Which lines run from the one containing "sky130_fd_sc_hd__and2_1: 34" through the end of the entries? Restate them word for word, and only those.

··· ENTRIES SHOWN

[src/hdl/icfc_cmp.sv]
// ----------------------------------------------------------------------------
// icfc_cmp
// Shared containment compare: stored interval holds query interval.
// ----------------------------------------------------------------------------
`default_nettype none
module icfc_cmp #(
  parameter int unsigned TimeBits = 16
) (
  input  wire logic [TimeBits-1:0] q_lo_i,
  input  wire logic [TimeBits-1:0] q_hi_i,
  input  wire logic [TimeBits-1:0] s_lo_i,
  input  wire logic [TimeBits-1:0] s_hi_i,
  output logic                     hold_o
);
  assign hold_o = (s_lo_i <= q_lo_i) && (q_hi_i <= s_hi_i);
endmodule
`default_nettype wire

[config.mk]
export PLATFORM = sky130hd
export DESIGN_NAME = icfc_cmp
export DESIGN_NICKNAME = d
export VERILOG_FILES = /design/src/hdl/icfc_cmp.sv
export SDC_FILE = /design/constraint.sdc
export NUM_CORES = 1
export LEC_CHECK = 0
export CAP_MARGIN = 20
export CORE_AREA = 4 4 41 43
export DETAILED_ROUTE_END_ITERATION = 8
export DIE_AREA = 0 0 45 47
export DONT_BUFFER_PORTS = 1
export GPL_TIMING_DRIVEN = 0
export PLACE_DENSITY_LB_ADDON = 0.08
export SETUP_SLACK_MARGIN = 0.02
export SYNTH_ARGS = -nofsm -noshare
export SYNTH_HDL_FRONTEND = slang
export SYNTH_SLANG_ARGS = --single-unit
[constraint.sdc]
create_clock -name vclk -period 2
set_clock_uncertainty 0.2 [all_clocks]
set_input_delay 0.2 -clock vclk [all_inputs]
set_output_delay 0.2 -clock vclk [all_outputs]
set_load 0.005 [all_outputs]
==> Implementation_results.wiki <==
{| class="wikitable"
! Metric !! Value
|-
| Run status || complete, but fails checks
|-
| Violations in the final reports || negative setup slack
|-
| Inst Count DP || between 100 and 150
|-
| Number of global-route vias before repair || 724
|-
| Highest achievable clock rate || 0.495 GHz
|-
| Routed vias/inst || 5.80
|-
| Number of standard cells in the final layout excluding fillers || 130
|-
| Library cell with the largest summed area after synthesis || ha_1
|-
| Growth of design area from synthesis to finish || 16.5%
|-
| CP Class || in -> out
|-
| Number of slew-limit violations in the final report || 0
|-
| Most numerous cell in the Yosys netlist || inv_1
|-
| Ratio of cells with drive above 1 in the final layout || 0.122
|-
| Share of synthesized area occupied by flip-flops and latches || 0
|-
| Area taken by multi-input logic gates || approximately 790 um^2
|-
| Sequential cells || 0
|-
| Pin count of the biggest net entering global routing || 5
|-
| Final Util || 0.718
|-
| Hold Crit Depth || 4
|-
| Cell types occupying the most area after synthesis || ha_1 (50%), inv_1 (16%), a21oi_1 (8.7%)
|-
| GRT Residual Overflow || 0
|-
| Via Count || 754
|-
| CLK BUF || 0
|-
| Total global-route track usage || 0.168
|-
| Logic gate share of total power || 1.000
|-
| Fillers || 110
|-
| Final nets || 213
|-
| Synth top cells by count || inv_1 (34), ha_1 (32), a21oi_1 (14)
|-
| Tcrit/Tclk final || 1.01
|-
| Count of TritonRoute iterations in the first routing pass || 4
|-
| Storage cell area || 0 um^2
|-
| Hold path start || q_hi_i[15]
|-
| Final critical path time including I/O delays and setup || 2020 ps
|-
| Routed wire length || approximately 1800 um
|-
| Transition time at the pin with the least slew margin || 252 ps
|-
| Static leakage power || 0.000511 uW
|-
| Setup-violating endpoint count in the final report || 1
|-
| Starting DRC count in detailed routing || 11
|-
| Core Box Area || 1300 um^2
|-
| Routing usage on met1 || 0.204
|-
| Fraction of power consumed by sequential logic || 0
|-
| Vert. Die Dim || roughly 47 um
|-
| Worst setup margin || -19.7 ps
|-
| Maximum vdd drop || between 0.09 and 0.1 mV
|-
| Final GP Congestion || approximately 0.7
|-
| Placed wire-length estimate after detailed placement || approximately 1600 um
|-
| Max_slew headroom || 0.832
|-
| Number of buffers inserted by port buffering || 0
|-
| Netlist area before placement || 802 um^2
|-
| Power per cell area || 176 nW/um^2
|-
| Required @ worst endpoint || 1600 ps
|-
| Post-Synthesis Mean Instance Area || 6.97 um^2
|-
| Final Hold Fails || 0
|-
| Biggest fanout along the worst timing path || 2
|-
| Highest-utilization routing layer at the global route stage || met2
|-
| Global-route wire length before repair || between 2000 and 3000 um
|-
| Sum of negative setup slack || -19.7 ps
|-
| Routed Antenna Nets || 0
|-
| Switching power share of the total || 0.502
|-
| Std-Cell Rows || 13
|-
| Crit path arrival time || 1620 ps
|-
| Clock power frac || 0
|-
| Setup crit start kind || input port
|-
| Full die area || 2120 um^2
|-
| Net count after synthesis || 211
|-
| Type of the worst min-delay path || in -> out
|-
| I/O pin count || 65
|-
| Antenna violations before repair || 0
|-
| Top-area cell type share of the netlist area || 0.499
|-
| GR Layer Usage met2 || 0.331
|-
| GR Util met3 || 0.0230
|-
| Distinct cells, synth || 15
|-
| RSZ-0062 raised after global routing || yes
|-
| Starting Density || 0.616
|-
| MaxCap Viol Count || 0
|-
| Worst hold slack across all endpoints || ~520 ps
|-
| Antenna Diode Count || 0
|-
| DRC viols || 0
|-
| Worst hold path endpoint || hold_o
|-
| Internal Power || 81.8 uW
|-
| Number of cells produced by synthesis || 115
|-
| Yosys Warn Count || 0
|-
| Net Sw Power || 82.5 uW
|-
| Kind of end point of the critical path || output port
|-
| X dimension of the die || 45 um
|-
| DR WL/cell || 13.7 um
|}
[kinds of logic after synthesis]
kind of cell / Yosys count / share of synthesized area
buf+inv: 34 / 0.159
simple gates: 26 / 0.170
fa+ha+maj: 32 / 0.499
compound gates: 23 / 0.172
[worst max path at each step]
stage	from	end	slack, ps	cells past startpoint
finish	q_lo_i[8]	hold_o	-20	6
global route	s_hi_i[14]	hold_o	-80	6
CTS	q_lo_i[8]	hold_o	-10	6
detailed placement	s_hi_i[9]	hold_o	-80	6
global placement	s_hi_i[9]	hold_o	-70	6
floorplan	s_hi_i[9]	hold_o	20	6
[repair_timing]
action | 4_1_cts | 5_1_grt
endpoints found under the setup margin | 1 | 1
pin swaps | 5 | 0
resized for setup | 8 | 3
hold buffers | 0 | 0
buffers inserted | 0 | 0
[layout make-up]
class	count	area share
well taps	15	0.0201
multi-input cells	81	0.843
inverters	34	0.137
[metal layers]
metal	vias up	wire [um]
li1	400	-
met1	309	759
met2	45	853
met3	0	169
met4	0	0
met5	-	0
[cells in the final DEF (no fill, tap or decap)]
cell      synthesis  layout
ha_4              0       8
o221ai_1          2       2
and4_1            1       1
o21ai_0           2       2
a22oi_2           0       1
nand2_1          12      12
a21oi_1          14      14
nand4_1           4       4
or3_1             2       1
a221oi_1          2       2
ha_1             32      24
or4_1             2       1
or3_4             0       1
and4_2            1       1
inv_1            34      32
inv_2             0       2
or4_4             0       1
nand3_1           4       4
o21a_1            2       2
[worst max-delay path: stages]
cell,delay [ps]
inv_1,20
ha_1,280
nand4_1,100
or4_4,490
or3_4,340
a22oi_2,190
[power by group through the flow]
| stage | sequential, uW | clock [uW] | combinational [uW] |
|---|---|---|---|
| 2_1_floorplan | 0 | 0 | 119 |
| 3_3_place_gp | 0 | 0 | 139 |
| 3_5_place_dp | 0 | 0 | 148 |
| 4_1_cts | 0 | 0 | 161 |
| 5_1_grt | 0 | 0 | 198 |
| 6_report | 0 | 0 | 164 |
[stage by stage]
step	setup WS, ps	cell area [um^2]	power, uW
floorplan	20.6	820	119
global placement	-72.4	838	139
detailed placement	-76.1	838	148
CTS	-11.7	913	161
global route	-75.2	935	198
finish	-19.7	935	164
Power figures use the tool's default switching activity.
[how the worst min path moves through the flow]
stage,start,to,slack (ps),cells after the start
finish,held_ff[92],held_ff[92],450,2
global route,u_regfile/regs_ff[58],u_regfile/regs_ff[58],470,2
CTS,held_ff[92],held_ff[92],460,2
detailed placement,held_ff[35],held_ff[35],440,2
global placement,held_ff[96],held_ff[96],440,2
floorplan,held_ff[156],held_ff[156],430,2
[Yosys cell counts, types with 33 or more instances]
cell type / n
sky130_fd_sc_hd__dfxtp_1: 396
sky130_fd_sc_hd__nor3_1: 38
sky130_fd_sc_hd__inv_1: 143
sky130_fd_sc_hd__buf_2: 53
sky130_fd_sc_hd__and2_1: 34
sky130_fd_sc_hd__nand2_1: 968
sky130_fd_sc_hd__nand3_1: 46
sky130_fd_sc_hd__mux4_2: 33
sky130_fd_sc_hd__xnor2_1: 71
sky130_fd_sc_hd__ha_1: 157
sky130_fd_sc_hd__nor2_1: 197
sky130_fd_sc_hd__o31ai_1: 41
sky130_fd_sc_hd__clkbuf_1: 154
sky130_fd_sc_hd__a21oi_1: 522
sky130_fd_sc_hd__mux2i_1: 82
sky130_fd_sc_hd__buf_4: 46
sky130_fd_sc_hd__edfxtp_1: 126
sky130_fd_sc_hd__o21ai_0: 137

······

### ANSWER SPACE
sky130_fd_sc_hd__and2_1: 34
sky130_fd_sc_hd__nand2_1: 968
sky130_fd_sc_hd__nand3_1: 46
sky130_fd_sc_hd__mux4_2: 33
sky130_fd_sc_hd__xnor2_1: 71
sky130_fd_sc_hd__ha_1: 157
sky130_fd_sc_hd__nor2_1: 197
sky130_fd_sc_hd__o31ai_1: 41
sky130_fd_sc_hd__clkbuf_1: 154
sky130_fd_sc_hd__a21oi_1: 522
sky130_fd_sc_hd__mux2i_1: 82
sky130_fd_sc_hd__buf_4: 46
sky130_fd_sc_hd__edfxtp_1: 126
sky130_fd_sc_hd__o21ai_0: 137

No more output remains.